▶ [PROBLEM] Output range, inclusive: from the line containing "export IMPL_max_slew_margin_pct=30.70" to the line containing "export IMPL_hold_buffers=0". Restate those lines from the data below word for word and only those.

▶ [THE DATA]
_ _ _ _
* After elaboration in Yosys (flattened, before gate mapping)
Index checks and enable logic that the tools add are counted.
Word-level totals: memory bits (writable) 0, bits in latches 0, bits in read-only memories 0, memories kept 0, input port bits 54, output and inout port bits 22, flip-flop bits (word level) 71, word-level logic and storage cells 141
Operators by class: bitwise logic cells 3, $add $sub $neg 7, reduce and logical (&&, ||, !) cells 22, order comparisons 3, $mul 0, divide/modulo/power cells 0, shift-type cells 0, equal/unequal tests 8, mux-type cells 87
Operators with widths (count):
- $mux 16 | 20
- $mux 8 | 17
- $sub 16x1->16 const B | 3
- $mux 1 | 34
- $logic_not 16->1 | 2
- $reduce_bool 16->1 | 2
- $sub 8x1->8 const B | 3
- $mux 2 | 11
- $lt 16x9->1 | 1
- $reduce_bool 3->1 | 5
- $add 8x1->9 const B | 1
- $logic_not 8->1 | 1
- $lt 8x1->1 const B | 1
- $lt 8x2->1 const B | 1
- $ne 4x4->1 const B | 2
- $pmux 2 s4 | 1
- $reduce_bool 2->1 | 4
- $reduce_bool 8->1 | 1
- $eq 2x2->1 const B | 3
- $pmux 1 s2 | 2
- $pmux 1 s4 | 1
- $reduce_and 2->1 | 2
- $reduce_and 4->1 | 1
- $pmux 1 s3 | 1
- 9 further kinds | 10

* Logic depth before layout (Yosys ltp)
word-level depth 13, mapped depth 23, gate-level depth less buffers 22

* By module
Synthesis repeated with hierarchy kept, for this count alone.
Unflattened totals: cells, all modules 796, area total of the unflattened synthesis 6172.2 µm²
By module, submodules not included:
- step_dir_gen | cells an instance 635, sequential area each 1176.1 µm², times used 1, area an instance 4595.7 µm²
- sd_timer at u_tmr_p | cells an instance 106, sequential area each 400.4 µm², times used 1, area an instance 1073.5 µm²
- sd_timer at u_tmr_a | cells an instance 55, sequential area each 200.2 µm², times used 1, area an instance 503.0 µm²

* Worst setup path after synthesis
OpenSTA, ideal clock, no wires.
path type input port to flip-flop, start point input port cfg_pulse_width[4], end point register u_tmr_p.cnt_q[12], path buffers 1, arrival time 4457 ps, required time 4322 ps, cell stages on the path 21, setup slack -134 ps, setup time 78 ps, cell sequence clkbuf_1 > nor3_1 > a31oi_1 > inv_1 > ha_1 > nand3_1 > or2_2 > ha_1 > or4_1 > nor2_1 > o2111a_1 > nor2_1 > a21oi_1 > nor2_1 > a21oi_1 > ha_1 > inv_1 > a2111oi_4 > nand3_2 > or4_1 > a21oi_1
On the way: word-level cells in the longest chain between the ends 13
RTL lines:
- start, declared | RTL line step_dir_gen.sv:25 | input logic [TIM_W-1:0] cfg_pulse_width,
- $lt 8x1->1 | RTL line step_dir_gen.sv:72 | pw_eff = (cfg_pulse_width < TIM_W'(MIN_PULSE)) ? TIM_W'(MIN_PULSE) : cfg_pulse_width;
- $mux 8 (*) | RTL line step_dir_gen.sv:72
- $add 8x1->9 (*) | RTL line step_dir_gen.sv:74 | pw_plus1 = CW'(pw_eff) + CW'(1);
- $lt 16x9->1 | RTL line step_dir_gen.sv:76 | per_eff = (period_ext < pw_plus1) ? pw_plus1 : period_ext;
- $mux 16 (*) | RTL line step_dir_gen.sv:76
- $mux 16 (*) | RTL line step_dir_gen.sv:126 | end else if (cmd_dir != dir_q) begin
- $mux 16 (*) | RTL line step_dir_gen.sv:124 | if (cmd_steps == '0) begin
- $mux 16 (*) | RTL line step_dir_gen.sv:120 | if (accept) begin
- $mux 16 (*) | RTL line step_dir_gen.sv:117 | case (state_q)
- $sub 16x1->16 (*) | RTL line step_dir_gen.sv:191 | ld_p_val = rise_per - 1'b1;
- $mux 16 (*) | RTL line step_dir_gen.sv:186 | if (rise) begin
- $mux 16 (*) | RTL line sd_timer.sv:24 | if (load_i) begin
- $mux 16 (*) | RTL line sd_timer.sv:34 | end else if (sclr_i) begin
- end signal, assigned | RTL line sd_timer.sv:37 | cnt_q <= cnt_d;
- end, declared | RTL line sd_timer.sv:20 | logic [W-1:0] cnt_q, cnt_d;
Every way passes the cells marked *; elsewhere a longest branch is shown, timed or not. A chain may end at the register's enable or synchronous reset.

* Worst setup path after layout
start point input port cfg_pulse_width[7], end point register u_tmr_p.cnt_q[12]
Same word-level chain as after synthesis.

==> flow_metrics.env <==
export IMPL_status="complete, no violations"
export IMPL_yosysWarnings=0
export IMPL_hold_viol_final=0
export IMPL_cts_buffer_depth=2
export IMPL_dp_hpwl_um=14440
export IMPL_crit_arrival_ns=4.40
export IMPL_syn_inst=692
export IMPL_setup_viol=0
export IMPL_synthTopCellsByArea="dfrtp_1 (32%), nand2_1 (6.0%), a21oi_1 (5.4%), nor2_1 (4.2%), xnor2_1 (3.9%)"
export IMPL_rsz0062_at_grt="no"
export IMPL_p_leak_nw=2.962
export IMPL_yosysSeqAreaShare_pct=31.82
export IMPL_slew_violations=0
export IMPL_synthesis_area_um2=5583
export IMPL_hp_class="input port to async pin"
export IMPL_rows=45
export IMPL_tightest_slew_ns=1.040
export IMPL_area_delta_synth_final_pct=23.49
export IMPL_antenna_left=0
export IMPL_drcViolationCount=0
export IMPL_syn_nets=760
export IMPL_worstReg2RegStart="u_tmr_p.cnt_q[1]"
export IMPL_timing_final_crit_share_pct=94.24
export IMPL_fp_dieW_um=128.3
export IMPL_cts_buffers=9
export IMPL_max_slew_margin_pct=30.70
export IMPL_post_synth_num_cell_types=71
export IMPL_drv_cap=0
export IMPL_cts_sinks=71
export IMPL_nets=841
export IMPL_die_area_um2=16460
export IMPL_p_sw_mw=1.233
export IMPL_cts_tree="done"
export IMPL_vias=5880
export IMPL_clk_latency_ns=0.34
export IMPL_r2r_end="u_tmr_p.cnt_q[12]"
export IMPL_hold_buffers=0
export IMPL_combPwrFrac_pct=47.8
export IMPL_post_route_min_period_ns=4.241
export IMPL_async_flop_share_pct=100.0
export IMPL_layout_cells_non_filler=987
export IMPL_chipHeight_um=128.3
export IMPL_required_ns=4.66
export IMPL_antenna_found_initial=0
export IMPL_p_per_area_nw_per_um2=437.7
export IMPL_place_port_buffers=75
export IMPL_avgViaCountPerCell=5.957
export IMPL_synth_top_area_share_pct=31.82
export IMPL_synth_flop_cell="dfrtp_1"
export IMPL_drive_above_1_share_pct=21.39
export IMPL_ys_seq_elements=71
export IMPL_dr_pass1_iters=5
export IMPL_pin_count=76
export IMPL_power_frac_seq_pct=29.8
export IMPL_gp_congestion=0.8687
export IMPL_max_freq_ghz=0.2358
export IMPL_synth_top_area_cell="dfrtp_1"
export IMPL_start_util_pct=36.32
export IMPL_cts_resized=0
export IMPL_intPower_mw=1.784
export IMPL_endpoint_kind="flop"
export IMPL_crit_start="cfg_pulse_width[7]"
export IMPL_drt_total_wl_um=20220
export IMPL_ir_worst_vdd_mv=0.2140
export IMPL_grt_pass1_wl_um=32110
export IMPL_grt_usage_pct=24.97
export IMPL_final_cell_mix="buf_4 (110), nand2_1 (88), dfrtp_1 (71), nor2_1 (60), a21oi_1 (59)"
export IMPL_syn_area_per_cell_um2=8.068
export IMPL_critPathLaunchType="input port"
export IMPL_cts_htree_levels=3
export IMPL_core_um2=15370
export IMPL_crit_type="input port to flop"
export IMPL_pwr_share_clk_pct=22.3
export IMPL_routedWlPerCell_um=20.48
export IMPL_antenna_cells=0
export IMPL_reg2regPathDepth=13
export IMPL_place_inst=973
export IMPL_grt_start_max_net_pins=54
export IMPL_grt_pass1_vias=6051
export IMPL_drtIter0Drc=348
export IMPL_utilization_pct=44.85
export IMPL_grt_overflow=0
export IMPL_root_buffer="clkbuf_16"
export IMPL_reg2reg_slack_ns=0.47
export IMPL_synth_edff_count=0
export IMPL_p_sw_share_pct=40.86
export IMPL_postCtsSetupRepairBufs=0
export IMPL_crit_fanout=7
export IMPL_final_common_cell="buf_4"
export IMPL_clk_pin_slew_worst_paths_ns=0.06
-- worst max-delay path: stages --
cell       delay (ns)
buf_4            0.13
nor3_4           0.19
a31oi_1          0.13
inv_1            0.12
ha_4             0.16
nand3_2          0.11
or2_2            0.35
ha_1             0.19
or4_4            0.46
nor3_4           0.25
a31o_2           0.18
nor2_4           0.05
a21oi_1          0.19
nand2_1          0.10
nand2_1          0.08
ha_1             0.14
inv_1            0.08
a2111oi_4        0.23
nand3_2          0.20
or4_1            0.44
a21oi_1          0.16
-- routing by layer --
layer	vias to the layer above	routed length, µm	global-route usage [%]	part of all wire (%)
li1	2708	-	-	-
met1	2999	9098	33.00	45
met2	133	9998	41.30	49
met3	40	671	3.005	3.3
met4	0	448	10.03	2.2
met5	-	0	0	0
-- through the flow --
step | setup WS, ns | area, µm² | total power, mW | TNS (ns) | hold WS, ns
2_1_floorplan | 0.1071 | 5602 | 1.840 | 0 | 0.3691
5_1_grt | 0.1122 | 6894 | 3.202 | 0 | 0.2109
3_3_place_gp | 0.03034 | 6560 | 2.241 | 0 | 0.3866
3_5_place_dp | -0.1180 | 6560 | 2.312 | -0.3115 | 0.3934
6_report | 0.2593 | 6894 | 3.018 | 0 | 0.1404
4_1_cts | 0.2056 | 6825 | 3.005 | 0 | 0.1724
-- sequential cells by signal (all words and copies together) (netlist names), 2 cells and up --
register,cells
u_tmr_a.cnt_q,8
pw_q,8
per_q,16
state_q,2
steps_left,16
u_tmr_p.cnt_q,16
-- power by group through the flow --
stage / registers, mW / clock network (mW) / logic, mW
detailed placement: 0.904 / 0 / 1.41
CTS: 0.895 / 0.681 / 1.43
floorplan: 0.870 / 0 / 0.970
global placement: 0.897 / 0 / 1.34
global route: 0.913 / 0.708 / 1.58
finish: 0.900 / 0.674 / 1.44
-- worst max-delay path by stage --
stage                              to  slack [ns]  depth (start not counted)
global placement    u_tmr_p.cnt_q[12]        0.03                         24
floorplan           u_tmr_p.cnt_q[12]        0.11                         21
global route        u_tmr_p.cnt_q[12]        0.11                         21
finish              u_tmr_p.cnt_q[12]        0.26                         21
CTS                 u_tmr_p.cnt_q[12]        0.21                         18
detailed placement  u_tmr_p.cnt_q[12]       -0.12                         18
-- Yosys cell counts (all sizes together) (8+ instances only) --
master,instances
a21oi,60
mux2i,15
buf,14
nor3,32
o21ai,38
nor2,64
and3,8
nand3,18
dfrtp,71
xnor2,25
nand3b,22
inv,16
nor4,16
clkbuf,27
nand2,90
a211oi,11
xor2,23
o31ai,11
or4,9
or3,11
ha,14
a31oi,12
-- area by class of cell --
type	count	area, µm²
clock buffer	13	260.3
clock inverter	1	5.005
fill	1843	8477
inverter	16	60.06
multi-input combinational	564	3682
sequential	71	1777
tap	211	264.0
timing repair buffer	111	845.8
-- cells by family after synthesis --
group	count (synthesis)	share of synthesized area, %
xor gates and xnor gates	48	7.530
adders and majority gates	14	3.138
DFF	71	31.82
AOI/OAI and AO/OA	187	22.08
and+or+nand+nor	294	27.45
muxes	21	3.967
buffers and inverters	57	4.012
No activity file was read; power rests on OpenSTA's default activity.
**config.mk**
```make
export PLATFORM = sky130hd
export DESIGN_NAME = pool_frame_ctrl
export DESIGN_NICKNAME = d
export VERILOG_FILES = /design/src/rtl/pool_ctrl_pkg.sv /design/src/rtl/pool_ctrl_wdog.sv /design/src/rtl/pool_frame_ctrl.sv
export SDC_FILE = /design/constraint.sdc
export NUM_CORES = 1
export LEC_CHECK = 0
export ABC_CLOCK_PERIOD_IN_PS = 1500
export CELL_PAD_IN_SITES_DETAIL_PLACEMENT = 1
export CELL_PAD_IN_SITES_GLOBAL_PLACEMENT = 1
export CORE_ASPECT_RATIO = 1.4
export CORE_UTILIZATION = 32
export DETAILED_ROUTE_END_ITERATION = 6
export PLACE_DENSITY = 0.82
export REMOVE_ABC_BUFFERS = 1
export SLEW_MARGIN = 10
export SYNTH_ARGS = -nofsm -noshare
export SYNTH_HDL_FRONTEND = slang
export SYNTH_HIERARCHICAL = 1
export SYNTH_SLANG_ARGS = --single-unit
```
**constraint.sdc**
```tcl
create_clock -name clk -period 1.5 [get_ports clk]
set_input_delay 0.3 -clock clk [delete_from_list [all_inputs] [get_ports clk]]
set_output_delay 0.3 -clock clk [all_outputs]
set_load 0.01 [all_outputs]
```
_ _ _ _
▶ [RESPONSE BELOW]
export IMPL_max_slew_margin_pct=30.70
export IMPL_post_synth_num_cell_types=71
export IMPL_drv_cap=0
export IMPL_cts_sinks=71
export IMPL_nets=841
export IMPL_die_area_um2=16460
export IMPL_p_sw_mw=1.233
export IMPL_cts_tree="done"
export IMPL_vias=5880
export IMPL_clk_latency_ns=0.34
export IMPL_r2r_end="u_tmr_p.cnt_q[12]"
export IMPL_hold_buffers=0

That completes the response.